| Records for the exercise |
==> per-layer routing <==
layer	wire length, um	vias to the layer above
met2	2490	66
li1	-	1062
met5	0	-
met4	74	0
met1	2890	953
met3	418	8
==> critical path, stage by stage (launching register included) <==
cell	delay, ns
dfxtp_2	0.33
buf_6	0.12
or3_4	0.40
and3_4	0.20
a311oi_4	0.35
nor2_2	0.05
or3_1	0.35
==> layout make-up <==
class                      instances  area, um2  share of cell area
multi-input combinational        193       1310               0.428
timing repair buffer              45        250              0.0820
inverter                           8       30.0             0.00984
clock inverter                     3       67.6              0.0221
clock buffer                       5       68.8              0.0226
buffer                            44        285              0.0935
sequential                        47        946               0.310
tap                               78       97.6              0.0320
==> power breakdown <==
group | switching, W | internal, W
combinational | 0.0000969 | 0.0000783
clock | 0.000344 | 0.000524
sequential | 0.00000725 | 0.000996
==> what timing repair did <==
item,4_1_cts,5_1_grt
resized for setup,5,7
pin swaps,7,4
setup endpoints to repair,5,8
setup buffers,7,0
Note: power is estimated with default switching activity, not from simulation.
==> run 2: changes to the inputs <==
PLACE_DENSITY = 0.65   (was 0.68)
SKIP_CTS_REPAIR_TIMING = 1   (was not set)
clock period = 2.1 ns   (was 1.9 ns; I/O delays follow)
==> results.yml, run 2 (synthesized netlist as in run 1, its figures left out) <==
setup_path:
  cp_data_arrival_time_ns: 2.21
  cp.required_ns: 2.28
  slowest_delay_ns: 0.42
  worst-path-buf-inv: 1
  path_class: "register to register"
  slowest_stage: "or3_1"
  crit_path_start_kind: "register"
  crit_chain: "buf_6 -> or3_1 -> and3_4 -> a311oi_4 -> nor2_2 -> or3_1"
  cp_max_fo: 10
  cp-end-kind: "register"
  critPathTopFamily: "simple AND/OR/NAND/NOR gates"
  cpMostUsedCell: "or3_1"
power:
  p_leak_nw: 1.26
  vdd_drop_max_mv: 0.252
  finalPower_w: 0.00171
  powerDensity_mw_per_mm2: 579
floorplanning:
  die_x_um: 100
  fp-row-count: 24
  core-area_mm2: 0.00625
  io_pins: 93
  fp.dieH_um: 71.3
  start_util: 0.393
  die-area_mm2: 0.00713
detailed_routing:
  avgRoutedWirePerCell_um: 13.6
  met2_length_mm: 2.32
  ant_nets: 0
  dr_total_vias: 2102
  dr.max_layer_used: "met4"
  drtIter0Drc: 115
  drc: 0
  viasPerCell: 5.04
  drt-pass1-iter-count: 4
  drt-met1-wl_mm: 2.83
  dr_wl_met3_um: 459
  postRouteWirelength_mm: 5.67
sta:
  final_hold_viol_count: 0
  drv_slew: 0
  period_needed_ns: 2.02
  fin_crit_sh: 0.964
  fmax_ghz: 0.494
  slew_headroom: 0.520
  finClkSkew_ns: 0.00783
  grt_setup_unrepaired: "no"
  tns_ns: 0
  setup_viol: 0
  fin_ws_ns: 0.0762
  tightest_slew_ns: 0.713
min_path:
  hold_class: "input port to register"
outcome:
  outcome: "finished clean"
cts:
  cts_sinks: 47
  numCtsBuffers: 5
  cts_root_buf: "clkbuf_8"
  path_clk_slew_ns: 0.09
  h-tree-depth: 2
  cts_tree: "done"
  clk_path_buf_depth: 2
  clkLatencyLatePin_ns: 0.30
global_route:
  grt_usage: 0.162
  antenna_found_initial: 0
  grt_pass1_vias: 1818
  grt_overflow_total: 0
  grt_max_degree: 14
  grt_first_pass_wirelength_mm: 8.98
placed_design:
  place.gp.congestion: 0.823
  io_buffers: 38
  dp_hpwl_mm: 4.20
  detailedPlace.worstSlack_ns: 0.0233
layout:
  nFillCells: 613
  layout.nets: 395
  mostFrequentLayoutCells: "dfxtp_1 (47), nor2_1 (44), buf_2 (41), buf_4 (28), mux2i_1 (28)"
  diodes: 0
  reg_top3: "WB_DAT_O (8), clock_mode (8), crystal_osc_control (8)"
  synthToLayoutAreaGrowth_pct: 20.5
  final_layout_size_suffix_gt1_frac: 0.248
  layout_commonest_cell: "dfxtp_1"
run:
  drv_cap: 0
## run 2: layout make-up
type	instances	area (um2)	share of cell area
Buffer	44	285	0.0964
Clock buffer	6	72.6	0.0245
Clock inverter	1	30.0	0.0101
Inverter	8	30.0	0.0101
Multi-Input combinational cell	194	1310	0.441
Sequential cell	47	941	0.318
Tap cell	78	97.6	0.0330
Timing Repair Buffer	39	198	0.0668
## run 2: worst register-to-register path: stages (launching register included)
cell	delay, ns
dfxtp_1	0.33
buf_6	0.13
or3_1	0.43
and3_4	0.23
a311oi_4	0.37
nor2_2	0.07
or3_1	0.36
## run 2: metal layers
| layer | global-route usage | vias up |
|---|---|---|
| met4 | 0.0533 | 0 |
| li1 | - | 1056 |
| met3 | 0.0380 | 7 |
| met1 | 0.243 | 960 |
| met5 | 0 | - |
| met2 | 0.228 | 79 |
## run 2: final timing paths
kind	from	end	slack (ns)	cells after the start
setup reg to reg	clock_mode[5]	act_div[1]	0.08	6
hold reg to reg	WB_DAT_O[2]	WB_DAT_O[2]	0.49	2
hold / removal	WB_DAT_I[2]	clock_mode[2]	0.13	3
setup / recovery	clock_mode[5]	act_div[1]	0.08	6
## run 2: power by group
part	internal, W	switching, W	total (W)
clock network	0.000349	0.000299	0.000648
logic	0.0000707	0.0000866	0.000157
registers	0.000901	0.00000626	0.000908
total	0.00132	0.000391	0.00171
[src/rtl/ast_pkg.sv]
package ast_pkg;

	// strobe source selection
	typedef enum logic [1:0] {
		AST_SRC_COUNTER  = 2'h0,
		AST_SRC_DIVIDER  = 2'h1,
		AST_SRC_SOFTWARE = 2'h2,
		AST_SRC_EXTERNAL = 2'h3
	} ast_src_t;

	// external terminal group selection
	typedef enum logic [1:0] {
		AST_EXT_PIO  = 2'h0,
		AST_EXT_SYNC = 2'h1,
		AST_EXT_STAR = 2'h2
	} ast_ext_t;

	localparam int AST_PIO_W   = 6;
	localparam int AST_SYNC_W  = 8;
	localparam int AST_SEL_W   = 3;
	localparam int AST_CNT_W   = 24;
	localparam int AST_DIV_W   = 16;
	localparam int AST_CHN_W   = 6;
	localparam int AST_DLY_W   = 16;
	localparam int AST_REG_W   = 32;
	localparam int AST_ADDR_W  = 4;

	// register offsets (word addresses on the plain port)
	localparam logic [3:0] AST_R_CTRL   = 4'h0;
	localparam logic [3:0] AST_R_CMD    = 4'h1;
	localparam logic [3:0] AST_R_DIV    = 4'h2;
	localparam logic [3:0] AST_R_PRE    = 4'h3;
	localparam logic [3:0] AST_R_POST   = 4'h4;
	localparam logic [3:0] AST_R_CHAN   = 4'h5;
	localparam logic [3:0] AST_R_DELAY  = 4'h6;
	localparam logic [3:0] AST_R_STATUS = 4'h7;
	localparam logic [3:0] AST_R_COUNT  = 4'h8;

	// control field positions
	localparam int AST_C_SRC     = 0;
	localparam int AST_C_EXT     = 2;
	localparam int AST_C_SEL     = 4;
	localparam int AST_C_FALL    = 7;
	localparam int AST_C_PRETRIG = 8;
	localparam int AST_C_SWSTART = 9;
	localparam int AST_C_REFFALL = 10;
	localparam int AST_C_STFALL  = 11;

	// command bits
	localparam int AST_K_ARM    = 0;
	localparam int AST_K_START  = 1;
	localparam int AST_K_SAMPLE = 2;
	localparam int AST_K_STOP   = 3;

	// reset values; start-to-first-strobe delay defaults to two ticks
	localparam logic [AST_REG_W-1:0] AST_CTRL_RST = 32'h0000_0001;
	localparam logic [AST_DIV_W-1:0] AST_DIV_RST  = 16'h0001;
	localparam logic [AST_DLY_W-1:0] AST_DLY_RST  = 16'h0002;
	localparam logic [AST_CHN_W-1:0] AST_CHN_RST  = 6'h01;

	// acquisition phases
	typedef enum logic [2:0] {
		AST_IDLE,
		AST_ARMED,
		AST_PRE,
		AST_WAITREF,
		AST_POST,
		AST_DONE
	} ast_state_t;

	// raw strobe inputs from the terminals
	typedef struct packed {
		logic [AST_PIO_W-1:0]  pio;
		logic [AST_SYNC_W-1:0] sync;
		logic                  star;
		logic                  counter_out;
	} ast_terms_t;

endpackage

| What the task asks |
Beginning at the first line of the records, retype exactly every line up to and including the one with "slowest_delay_ns: 0.42".

| The completed task |
==> per-layer routing <==
layer	wire length, um	vias to the layer above
met2	2490	66
li1	-	1062
met5	0	-
met4	74	0
met1	2890	953
met3	418	8
==> critical path, stage by stage (launching register included) <==
cell	delay, ns
dfxtp_2	0.33
buf_6	0.12
or3_4	0.40
and3_4	0.20
a311oi_4	0.35
nor2_2	0.05
or3_1	0.35
==> layout make-up <==
class                      instances  area, um2  share of cell area
multi-input combinational        193       1310               0.428
timing repair buffer              45        250              0.0820
inverter                           8       30.0             0.00984
clock inverter                     3       67.6              0.0221
clock buffer                       5       68.8              0.0226
buffer                            44        285              0.0935
sequential                        47        946               0.310
tap                               78       97.6              0.0320
==> power breakdown <==
group | switching, W | internal, W
combinational | 0.0000969 | 0.0000783
clock | 0.000344 | 0.000524
sequential | 0.00000725 | 0.000996
==> what timing repair did <==
item,4_1_cts,5_1_grt
resized for setup,5,7
pin swaps,7,4
setup endpoints to repair,5,8
setup buffers,7,0
Note: power is estimated with default switching activity, not from simulation.
==> run 2: changes to the inputs <==
PLACE_DENSITY = 0.65   (was 0.68)
SKIP_CTS_REPAIR_TIMING = 1   (was not set)
clock period = 2.1 ns   (was 1.9 ns; I/O delays follow)
==> results.yml, run 2 (synthesized netlist as in run 1, its figures left out) <==
setup_path:
  cp_data_arrival_time_ns: 2.21
  cp.required_ns: 2.28
  slowest_delay_ns: 0.42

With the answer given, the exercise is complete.